Yeah "breaks" is a bit strong. And it is a lot more readable with it enforced:
FROM
`httparchive.pages.2019_07_01_*`
JOIN
- (SELECT _TABLE_SUFFIX, COUNT(0) AS total FROM `httparchive.pages.2019_07_01_*` GROUP BY _TABLE_SUFFIX)
+ (SELECT
+ _TABLE_SUFFIX,
+ COUNT(0) AS total
+ FROM `httparchive.pages.2019_07_01_*` GROUP BY _TABLE_SUFFIX)
USING (_TABLE_SUFFIX),
UNNEST(getElements(payload)) AS element
So maybe it is OK to enable this rule?
For the few we don't want this enabled for we can ignore it with -- noqa: disable=LT09
:
#standardSQL
# 07_03d: % fast FCP per PSI by geo
WITH geos AS ( -- noqa: disable=LT09
SELECT *, 'af' AS geo_code, 'Afghanistan' AS geo, 'Asia' AS region, 'Southern Asia' AS subregion FROM `chrome-ux-report.country_af.201907`
UNION ALL
Actually looking over the changes with sqlfluff fix
for this rule I'm not loving the changes to be honest. The fact it ONLY works on SELECT
targets and not the other clauses only half fixes the issues and doesn't really improve readability IMHO.
Examples:
FROM
`httparchive.almanac.requests`
JOIN (
- SELECT _TABLE_SUFFIX AS client, url AS page, app
+ SELECT
+ _TABLE_SUFFIX AS client,
+ url AS page,
+ app
FROM `httparchive.technologies.2022_06_01_*`
WHERE category = 'Ecommerce'
)
#standardSQL
# Top JS frameworks and libraries combinations
-SELECT
- *
+SELECT *
FROM (
SELECT
client,
third_party_domains AS (
- SELECT DISTINCT
- NET.HOST(domain) AS host
+ SELECT DISTINCT NET.HOST(domain) AS host
FROM
`httparchive.almanac.third_parties`
),
In fact in there's very few cases where I do think it improves things. Maybe this one cause it only has a FROM
clause (but that's very much the exception and most will have WHERE
clauses or GROUP BY
)?
FROM
- (SELECT _TABLE_SUFFIX AS client, url AS page, getCompliantElements(payload) AS compliant_elements FROM `httparchive.pages.2019_07_01_*`)
+ (SELECT
+ _TABLE_SUFFIX AS client,
+ url AS page,
+ getCompliantElements(payload) AS compliant_elements
+ FROM `httparchive.pages.2019_07_01_*`)
JOIN
Regarding indentation discussion, here's a config to get to the expected result:
[sqlfluff:layout:type:start_bracket]
spacing_before = single:inline
If seems OK, I'll push the changes and we'll have a fresh look.

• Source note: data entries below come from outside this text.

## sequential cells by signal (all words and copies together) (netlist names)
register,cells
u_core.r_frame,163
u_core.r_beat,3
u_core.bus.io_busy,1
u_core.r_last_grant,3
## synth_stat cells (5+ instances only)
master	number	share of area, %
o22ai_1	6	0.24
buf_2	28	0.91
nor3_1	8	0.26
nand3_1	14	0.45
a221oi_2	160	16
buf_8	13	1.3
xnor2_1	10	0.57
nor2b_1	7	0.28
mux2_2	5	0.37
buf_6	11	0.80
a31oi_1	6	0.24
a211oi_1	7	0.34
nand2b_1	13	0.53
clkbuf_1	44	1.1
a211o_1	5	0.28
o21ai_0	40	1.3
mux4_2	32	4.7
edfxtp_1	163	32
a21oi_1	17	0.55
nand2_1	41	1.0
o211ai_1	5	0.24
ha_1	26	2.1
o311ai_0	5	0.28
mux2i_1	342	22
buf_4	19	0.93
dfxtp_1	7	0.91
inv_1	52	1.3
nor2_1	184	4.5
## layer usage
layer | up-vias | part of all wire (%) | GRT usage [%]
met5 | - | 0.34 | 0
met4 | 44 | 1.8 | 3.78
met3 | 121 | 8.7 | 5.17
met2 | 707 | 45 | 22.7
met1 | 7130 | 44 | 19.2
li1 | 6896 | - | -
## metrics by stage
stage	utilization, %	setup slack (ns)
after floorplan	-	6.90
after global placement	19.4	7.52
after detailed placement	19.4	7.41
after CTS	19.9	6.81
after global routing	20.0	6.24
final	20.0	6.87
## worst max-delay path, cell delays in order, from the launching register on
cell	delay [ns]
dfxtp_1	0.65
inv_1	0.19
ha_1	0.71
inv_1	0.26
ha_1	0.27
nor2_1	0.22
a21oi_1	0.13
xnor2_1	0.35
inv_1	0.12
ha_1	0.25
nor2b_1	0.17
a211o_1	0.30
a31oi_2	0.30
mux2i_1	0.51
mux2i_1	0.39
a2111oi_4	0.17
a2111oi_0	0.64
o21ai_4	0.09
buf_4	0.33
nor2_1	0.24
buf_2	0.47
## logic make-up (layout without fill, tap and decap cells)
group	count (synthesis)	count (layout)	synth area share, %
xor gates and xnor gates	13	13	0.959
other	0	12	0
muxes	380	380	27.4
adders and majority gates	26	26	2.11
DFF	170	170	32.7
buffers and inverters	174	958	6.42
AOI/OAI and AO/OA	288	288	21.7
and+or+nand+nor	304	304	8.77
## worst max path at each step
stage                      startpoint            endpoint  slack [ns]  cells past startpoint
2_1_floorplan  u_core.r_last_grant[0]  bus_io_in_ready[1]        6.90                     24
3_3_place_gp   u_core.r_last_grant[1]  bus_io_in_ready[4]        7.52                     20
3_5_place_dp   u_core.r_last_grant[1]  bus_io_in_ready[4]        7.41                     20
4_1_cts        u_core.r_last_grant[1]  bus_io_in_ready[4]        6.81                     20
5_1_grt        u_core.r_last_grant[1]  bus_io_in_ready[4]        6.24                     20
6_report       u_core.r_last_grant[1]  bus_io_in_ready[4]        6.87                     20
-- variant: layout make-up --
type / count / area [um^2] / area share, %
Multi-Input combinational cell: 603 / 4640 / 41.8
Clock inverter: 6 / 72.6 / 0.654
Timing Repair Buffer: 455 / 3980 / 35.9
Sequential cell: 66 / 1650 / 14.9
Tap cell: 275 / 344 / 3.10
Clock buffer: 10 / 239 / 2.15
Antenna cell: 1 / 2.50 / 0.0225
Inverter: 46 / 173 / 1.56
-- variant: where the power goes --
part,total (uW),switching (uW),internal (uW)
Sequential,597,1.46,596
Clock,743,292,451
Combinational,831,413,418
`src/rtl/intercal_alu_sched.sv`:
```
// Round-robin scheduler sharing one external INTERCAL ALU between two requesters; INTERCAL_SCHED_CHAIN_EN feeds a requester's last result back as operand A.
// Latency: accept at edge N, rsp_valid from edge N+EXEC_CYCLES; one op per EXEC_CYCLES+2 cycles.
// Backpressure: cmd_ready only in IDLE; RESP holds result until the owner's rsp_ready.
module intercal_alu_sched #(
    parameter int EXEC_CYCLES = 1,
    parameter int CNT_W       = 16
) (
    input  logic             clk,
    input  logic             rst,
    input  logic [1:0]       cmd_valid,
    output logic [1:0]       cmd_ready,
    input  logic [7:0]       cmd_op,
    input  logic [63:0]      cmd_a,
    input  logic [63:0]      cmd_b,
    input  logic [1:0]       cmd_chain,
    output logic [1:0]       rsp_valid,
    input  logic [1:0]       rsp_ready,
    output logic [31:0]      rsp_data,
    output logic [3:0]       alu_op,
    output logic [31:0]      alu_a,
    output logic [31:0]      alu_b,
    input  logic [31:0]      alu_f,
    output logic             busy,
    output logic [CNT_W-1:0] done_cnt
);

    typedef enum logic [1:0] {
        IDLE = 2'd0,
        EXEC = 2'd1,
        RESP = 2'd2
    } state_t;

    localparam logic [3:0] CNT_INIT = 4'(EXEC_CYCLES - 1);

    state_t      state_q, state_d;
    logic        last_grant;
    logic        owner_q;
    logic [3:0]  op_q;
    logic [31:0] a_q, b_q;
    logic [3:0]  cnt_q;

    logic        grant;
    logic        accept;
    logic        rsp_hs;
    logic [3:0]  op_sel;
    logic [31:0] a_raw, a_sel, b_sel;

    // A tie goes to whoever did not win last time.
    always_comb begin
        grant = cmd_valid[1];
        if (cmd_valid == 2'b11) begin
            grant = ~last_grant;
        end
    end

    assign accept = (state_q == IDLE) && (|cmd_valid) && !rst;
    assign rsp_hs = (state_q == RESP) && rsp_ready[owner_q];

    assign op_sel = grant ? cmd_op[7:4]  : cmd_op[3:0];
    assign a_raw  = grant ? cmd_a[63:32] : cmd_a[31:0];
    assign b_sel  = grant ? cmd_b[63:32] : cmd_b[31:0];

`ifdef INTERCAL_SCHED_CHAIN_EN
    logic [31:0] last_result_0, last_result_1;

    always_ff @(posedge clk) begin
        if (rst) begin
            last_result_0 <= '0;
            last_result_1 <= '0;
        end else if (rsp_hs) begin
            if (owner_q) begin
                last_result_1 <= rsp_data;
            end else begin
                last_result_0 <= rsp_data;
            end
        end
    end

    assign a_sel = (grant ? cmd_chain[1] : cmd_chain[0]) ?
                   (grant ? last_result_1 : last_result_0) : a_raw;
`else
    logic unused_chain;
    assign unused_chain = ^cmd_chain;
    assign a_sel        = a_raw;
`endif

    always_comb begin
        state_d = state_q;
        case (state_q)
            IDLE: if (accept)         state_d = EXEC;
            EXEC: if (cnt_q == 4'd0)  state_d = RESP;
            RESP: if (rsp_hs)         state_d = IDLE;
            default:                  state_d = IDLE;
        endcase
    end

    always_comb begin
        cmd_ready = 2'b00;
        if (accept) begin
            cmd_ready = grant ? 2'b10 : 2'b01;
        end
    end

    always_comb begin
        rsp_valid = 2'b00;
        if (state_q == RESP) begin
            rsp_valid = owner_q ? 2'b10 : 2'b01;
        end
    end

    assign busy   = (state_q != IDLE);
    assign alu_op = op_q;
    assign alu_a  = a_q;
    assign alu_b  = b_q;

    // Operand registers are only rewritten on accept, so the ALU sees them
    // unchanged through EXEC and RESP.
    always_ff @(posedge clk) begin
        if (rst) begin
            state_q    <= IDLE;
            last_grant <= 1'b1;
            owner_q    <= 1'b0;
            op_q       <= '0;
            a_q        <= '0;
            b_q        <= '0;
            cnt_q      <= '0;
            rsp_data   <= '0;
            done_cnt   <= '0;
        end else begin
            state_q <= state_d;
            if (accept) begin
                op_q       <= op_sel;
                a_q        <= a_sel;
                b_q        <= b_sel;
                owner_q    <= grant;
                last_grant <= grant;
                cnt_q      <= CNT_INIT;
            end
            if (state_q == EXEC) begin
                if (cnt_q != 4'd0) begin
                    cnt_q <= cnt_q - 4'd1;
                end else begin
                    rsp_data <= alu_f;
                end
            end
            if (rsp_hs) begin
                done_cnt <= done_cnt + CNT_W'(1);
            end
        end
    end

endmodule
```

And while I agree with @tunetheweb that inline opening bracket seems strange in expressions, I don't know a way to distinguish between expressions and subqueries. Moving opening bracket inline also decreases the overall amount of indents (GNU -> K&R).
So we'll get:
sql/2019/media/04_09c.sql b/sql/2019/media/04_09c.sql
- `httparchive.almanac.summary_response_bodies`
- WHERE
- date = '2019-07-01' AND
- firstHtml AND
- (
- REGEXP_CONTAINS(body, r'(?im)<meta[^><]*Accept-CH\b') OR
- REGEXP_CONTAINS(respOtherHeaders, r'(?im)Accept-CH = ')
- )
+ `httparchive.almanac.summary_response_bodies`
+ WHERE
+ date = '2019-07-01' AND
+ firstHtml AND (
+ REGEXP_CONTAINS(body, r'(?im)<meta[^><]*Accept-CH\b') OR
+ REGEXP_CONTAINS(respOtherHeaders, r'(?im)Accept-CH = ')
+ )
Some more examples (a lot of things go inline): 1.

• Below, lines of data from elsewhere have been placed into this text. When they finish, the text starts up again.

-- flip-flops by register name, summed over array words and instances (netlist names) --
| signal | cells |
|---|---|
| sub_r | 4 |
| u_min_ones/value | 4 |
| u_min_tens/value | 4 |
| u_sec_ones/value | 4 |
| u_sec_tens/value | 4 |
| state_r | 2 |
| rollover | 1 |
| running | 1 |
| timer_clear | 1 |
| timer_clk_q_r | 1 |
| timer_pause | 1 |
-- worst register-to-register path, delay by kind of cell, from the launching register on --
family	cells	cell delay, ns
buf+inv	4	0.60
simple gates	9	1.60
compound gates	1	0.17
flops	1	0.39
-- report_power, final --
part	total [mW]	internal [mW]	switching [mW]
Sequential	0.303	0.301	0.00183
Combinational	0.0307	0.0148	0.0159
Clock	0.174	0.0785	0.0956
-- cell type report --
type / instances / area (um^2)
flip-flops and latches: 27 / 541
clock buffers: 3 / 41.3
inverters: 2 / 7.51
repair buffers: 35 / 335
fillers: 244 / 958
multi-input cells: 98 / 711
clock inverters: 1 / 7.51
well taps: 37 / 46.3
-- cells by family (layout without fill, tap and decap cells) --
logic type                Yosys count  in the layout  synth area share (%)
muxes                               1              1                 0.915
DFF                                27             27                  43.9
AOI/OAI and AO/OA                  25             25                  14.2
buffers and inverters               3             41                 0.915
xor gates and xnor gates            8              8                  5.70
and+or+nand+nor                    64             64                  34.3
**config.mk**
```make
export PLATFORM = sky130hd
export DESIGN_NAME = pwm_sched_flat
export DESIGN_NICKNAME = d
export VERILOG_FILES = /design/src/rtl/pwm_pkg.sv /design/src/rtl/pwm_sched_if.sv /design/src/rtl/pwm_presc_tick.sv /design/src/rtl/pwm_sched.sv /design/src/flat_wrapper.sv
export SDC_FILE = /design/constraint.sdc
export NUM_CORES = 1
export LEC_CHECK = 0
export ABC_AREA = 1
export BUFFER_PORTS_ARGS = -buffer_cell sky130_fd_sc_hd__buf_2
export CORE_AREA = 2 2 110 85
export CTS_CLUSTER_SIZE = 12
export DETAILED_ROUTE_END_ITERATION = 16
export DIE_AREA = 0 0 112 87
export PLACE_DENSITY = 0.77
export SLEW_MARGIN = 10
export SYNTH_ARGS = -nofsm -noshare
export SYNTH_HDL_FRONTEND = slang
export SYNTH_SLANG_ARGS = --single-unit
```
**constraint.sdc**
```tcl
create_clock -name clk_in -period 5.3 [get_ports clk_in]
set_clock_uncertainty 0.05 [all_clocks]
set_input_delay 0.53 -clock clk_in [delete_from_list [all_inputs] [get_ports clk_in]]
set_output_delay 0.53 -clock clk_in [all_outputs]
set_load 0.01 [all_outputs]
```
**src/rtl/pwm_pkg.sv**
```systemverilog
// Shared types and reset constants for the pwm_sched PWM controller.
package pwm_pkg;

  localparam int NUM_CH_DEF  = 4;
  localparam int CNT_W_DEF   = 8;
  localparam int PRESC_W_DEF = 4;

  typedef enum logic [1:0] {
    CFG_PRESC  = 2'd0,
    CFG_PERIOD = 2'd1,
    CFG_DUTY   = 2'd2,
    CFG_RSVD   = 2'd3
  } cfg_kind_e;

  typedef enum logic [1:0] {
    IDLE     = 2'd0,
    RUN      = 2'd1,
    STOPPING = 2'd2
  } state_e;

  localparam logic [CNT_W_DEF-1:0] PERIOD_RST = '1;
  localparam logic [CNT_W_DEF-1:0] DUTY_RST   = '0;

endpackage

```
**src/rtl/pwm_sched_if.sv**
```systemverilog
// Control/config bus between the controller logic (master) and pwm_sched (slave).
interface pwm_sched_if #(
  parameter int NUM_CH = 4,
  parameter int CNT_W  = 8,
  parameter int CH_W   = (NUM_CH > 1) ? $clog2(NUM_CH) : 1
);
  import pwm_pkg::*;

  logic              run;
  logic              cfg_valid;
  logic              cfg_ready;
  cfg_kind_e         cfg_kind;
  logic [CH_W-1:0]   cfg_ch;
  logic [CNT_W-1:0]  cfg_data;
  logic [NUM_CH-1:0] pwm_out;
  logic              period_tick;
  logic              busy;

  modport master (
    output run, cfg_valid, cfg_kind, cfg_ch, cfg_data,
    input  cfg_ready, pwm_out, period_tick, busy
  );

  modport slave (
    input  run, cfg_valid, cfg_kind, cfg_ch, cfg_data,
    output cfg_ready, pwm_out, period_tick, busy
  );

endinterface

```
**src/rtl/pwm_presc_tick.sv**
```systemverilog
// Prescaler: emits a one-cycle tick every presc+1 cycles; held at zero by clear.
module pwm_presc_tick #(
  parameter int PRESC_W = 4
) (
  input  logic               clk_in,
  input  logic               rst,
  input  logic               clear,
  input  logic [PRESC_W-1:0] presc,
  output logic               tick
);

  logic [PRESC_W-1:0] presc_cnt;

  assign tick = (presc_cnt == presc);

  always_ff @(posedge clk_in) begin
    if (!rst || clear || tick) begin
      presc_cnt <= '0;
    end else begin
      presc_cnt <= presc_cnt + PRESC_W'(1);
    end
  end

endmodule

```
**src/rtl/pwm_sched.sv**
```systemverilog
// Multi-channel PWM controller with shadowed configuration that takes effect
// only at period boundaries, so duty/period updates never glitch the outputs.
module pwm_sched
  import pwm_pkg::*;
#(
  parameter int NUM_CH  = NUM_CH_DEF,
  parameter int CNT_W   = CNT_W_DEF,
  parameter int PRESC_W = PRESC_W_DEF,
  parameter int CH_W    = (NUM_CH > 1) ? $clog2(NUM_CH) : 1
) (
  input logic        clk_in,
  input logic        rst,
  pwm_sched_if.slave bus
);

  state_e             state;
  state_e             state_nx;
  logic [CNT_W-1:0]   cnt;
  logic [CNT_W-1:0]   period_sh;
  logic [CNT_W-1:0]   period_act;
  logic [PRESC_W-1:0] presc_sh;
  logic [PRESC_W-1:0] presc_act;
  logic [CNT_W-1:0]   duty_sh  [NUM_CH];
  logic [CNT_W-1:0]   duty_act [NUM_CH];
  logic               tick;
  logic               wrap;
  logic               presc_clr;
  logic               accept;
  logic               ch_ok;
  logic [NUM_CH-1:0]  pwm_nx;

  assign presc_clr = (state == IDLE);

  pwm_presc_tick #(.PRESC_W(PRESC_W)) u_presc (
    .clk_in (clk_in),
    .rst    (rst),
    .clear  (presc_clr),
    .presc  (presc_act),
    .tick   (tick)
  );

  assign wrap          = (state != IDLE) && tick && (cnt == period_act);
  assign bus.busy      = (state != IDLE);
  assign bus.cfg_ready = rst && !(bus.busy && wrap);
  assign accept        = bus.cfg_valid && bus.cfg_ready;
  assign ch_ok         = ({1'b0, bus.cfg_ch} < (CH_W+1)'(NUM_CH));

  // A request to run always wins; STOPPING only falls back to IDLE on a wrap.
  always_comb begin
    state_nx = state;
    unique case (state)
      IDLE:     if (bus.run) state_nx = RUN;
      RUN:      if (!bus.run) state_nx = STOPPING;
      STOPPING: begin
        if (bus.run)   state_nx = RUN;
        else if (wrap) state_nx = IDLE;
      end
      default:  state_nx = IDLE;
    endcase
  end

  always_comb begin
    pwm_nx = '0;
    for (int i = 0; i < NUM_CH; i++) begin
      pwm_nx[i] = (state_nx != IDLE) && (cnt < duty_act[i]);
    end
  end

  always_ff @(posedge clk_in) begin
    if (!rst) begin
      state           <= IDLE;
      cnt             <= '0;
      bus.pwm_out     <= '0;
      bus.period_tick <= 1'b0;
      presc_sh        <= '0;
      presc_act       <= '0;
      period_sh       <= PERIOD_RST;
      period_act      <= PERIOD_RST;
      for (int i = 0; i < NUM_CH; i++) begin
        duty_sh[i]  <= DUTY_RST;
        duty_act[i] <= DUTY_RST;
      end
    end else begin
      state           <= state_nx;
      bus.pwm_out     <= pwm_nx;
      bus.period_tick <= wrap;

      if (state == IDLE) begin
        cnt <= '0;
      end else if (tick) begin
        cnt <= wrap ? '0 : cnt + CNT_W'(1);
      end

      // Ready is low on wrap, so this copy never sees a same-cycle write.
      if (state == IDLE || wrap) begin
        presc_act  <= presc_sh;
        period_act <= period_sh;
        for (int i = 0; i < NUM_CH; i++) begin
          duty_act[i] <= duty_sh[i];
        end
      end

      if (accept) begin
        unique case (bus.cfg_kind)
          CFG_PRESC:  presc_sh  <= bus.cfg_data[PRESC_W-1:0];
          CFG_PERIOD: period_sh <= bus.cfg_data;
          CFG_DUTY:   if (ch_ok) duty_sh[bus.cfg_ch] <= bus.cfg_data;
          default:    ;
        endcase
      end
    end
  end

endmodule

```
**src/flat_wrapper.sv**
```systemverilog
// flat-port wrapper written by rule: the top's interface ports become plain ports
module pwm_sched_flat import pwm_pkg::*;
#(
  parameter int NUM_CH  = NUM_CH_DEF,
  parameter int CNT_W   = CNT_W_DEF,
  parameter int PRESC_W = PRESC_W_DEF,
  parameter int CH_W    = (NUM_CH > 1) ? $clog2(NUM_CH) : 1
)
  (clk_in, rst, bus_run, bus_cfg_valid, bus_cfg_kind, bus_cfg_ch, bus_cfg_data, bus_cfg_ready, bus_pwm_out, bus_period_tick, bus_busy);
  pwm_sched_if #(.NUM_CH(NUM_CH), .CNT_W(CNT_W), .CH_W(CH_W)) bus_i ();
  input logic clk_in;
  input logic rst;
  input wire logic [$bits(bus_i.run)-1:0] bus_run;
  input wire logic [$bits(bus_i.cfg_valid)-1:0] bus_cfg_valid;
  input wire logic [$bits(bus_i.cfg_kind)-1:0] bus_cfg_kind;
  input wire logic [$bits(bus_i.cfg_ch)-1:0] bus_cfg_ch;
  input wire logic [$bits(bus_i.cfg_data)-1:0] bus_cfg_data;
  output wire logic [$bits(bus_i.cfg_ready)-1:0] bus_cfg_ready;
  output wire logic [$bits(bus_i.pwm_out)-1:0] bus_pwm_out;
  output wire logic [$bits(bus_i.period_tick)-1:0] bus_period_tick;
  output wire logic [$bits(bus_i.busy)-1:0] bus_busy;
  assign bus_i.run = bus_run;
  assign bus_i.cfg_valid = bus_cfg_valid;
  assign bus_i.cfg_kind = bus_cfg_kind;
  assign bus_i.cfg_ch = bus_cfg_ch;
  assign bus_i.cfg_data = bus_cfg_data;
  assign bus_cfg_ready = bus_i.cfg_ready;
  assign bus_pwm_out = bus_i.pwm_out;
  assign bus_period_tick = bus_i.period_tick;
  assign bus_busy = bus_i.busy;
  pwm_sched #(.NUM_CH(NUM_CH), .CNT_W(CNT_W), .PRESC_W(PRESC_W), .CH_W(CH_W)) u_core (.clk_in(clk_in), .rst(rst), .bus(bus_i));
endmodule
```
==> results.yml <==
place:
  dpl_worst_slack_ns: 2.69
  portBuffers: 22
  place_inst: 689
  post_dp_cell_area_um2: 5280
  dp_hpwl_mm: 7.48
  finalWeightedCongestion: 0.829
logic_synthesis:
  synth_compound_area_share_pct: 4.14
  synth_top_family_by_area: "simple AND/OR/NAND/NOR gates"
  syn_inst: 563
  ys_seq_area_share_pct: 54.5
  netlist_area_um2: 5110
  netlist_top_cells_area: "edfxtp_1 38%, dfxtp_1 17%, nor2_1 8.4%"
  synth.ff_latch_count: 107
  synthSimpleGateAreaFrac_pct: 23.7
  synth_enable_flop_cells: 64
  synthArstFlopShare_pct: 0
  yosysUniqueCellTypes: 37
  synth.most_common_cell: "nor2_1"
  synth_top_area_share_pct: 37.6
  yosys.area.top_type: "edfxtp_1"
  muxShareOfSynthArea_pct: 0
  yosysWarnings: 0
  synth_nets: 609
  synth-adder-area-share_pct: 7.35
  ys.flop_type: "edfxtp_1"
  synth.avg_cell_area_um2: 9.08
  synth_xor_xnor_area_share_pct: 1.03
  synthTopCellsByCount: "115 x nor2_1, 99 x inv_1, 85 x nand2_1, 64 x edfxtp_1, 43 x dfxtp_1"
route:
  wirelength_mm: 10.4
  post_drt_via_cell_ratio: 5.18
  detail_route.wl_per_cell_um: 14.8
  first_pass_iters: 4
  vias: 3650
  drcViolationCount: 0
  initialDrtViolationCount: 213
  ant_nets: 0
finish:
  fin_nets: 634
  synthToLayoutAreaGrowth_pct: 9.87
  diodes: 0
  fin_cells: 705
  drive_gt1_share_pct: 12.5
  stdcell_area_um2: 5610
floorplan:
  fp-row-count: 30
  start_util_pct: 58.2
  die_x_um: 112
  die_h_um: 87
  ioPinCount: 23
  die_area_um2: 9740
  coreArea_um2: 8780
critical_path:
  r2r_start: "u_core.cnt[1]$_SDFFE_PP0N_"
  endpoint_kind: "output pin"
  r2r-end: "u_core.cnt[0]$_SDFFE_PP0N_"
  setup.worst_path.class: "register to output pin"
  crit_top_cell: "nand2_1"
  critical_path.slowest_cell: "dfxtp_1"
  cp_data_arrival_time_ns: 1.99
  crit_start: "u_core.cnt[3]$_SDFFE_PP0N_"
  crit_fanout: 10
  worstSetupEndpoint: "bus_cfg_ready"
  cp_cell_sequence: "nand2_1 -> nand2_1 -> nor2_2 -> nand2_2 -> nor2_4 -> a21oi_2 -> buf_2"
  start_kind: "register"
  reg2regPathDepth: 11
  r2r_slack_ns: 2.76
  worstPathRequired_ns: 4.72
  cpPeakStageDelay_ns: 0.60
hold_path:
  hold_class: "input port to register"
timing:
  relSlewSlack_pct: 28.3
  hold_viol: 0
  finalCritPeriodShare_pct: 48.4
  setup_viol: 0
  final.setup.tns_ns: 0
  layout_setup_ws_ns: 2.73
  tightest_slew_ns: 1.07
  clock.fmax_mhz: 390
  hold_ws_ns: 0.407
  finalMaxSlewViolations: 0
  rsz0062_at_grt: "false"
  post-route-min-period_ns: 2.57
job:
  maxCapViolations: 0
global_routing:
  grt_max_degree: 51
  grt_remaining_overflow: 0
  grt.total_usage_pct: 22.7
  grt_pass1_vias: 3462
  grt_pass1_wl_mm: 16.9
  antenna_found_initial: 0
outcome:
  status: "completed"
clock_tree:
  cts_max_level: 3
  hold_buffers: 0
  cts_buffer_depth: 2
  clock_latency_ns: 0.35
  cts_inserted_buffers: 9
  cts_resized: 0
  cts_setup_buffers: 0
  cts_sinks: 107
  path_clk_slew_ns: 0.07
  root_buffer: "clkbuf_16"
  cts_tree: "built"
power:
  leakagePower_uw: 0.00251
  power_density_nw_per_um2: 320
  peakVddDrop_v: 0.000224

2019/accessibility/09_02.sql b/sql/2019/accessibility/09_02.sql
-FROM
- (SELECT _TABLE_SUFFIX AS client, url AS page, getMainCount(payload) AS main_elements FROM `httparchive.pages.2019_07_01_*`)
-JOIN
- (SELECT client, page, ARRAY_LENGTH(REGEXP_EXTRACT_ALL(body, '(?i)role=[\'"]?main')) AS main_roles FROM `httparchive.almanac.summary_response_bodies` WHERE date = '2019-07-01' AND firstHtml)
-USING
- (client, page)
-JOIN
- (SELECT _TABLE_SUFFIX AS client, COUNT(0) AS total FROM `httparchive.pages.2019_07_01_*` GROUP BY _TABLE_SUFFIX)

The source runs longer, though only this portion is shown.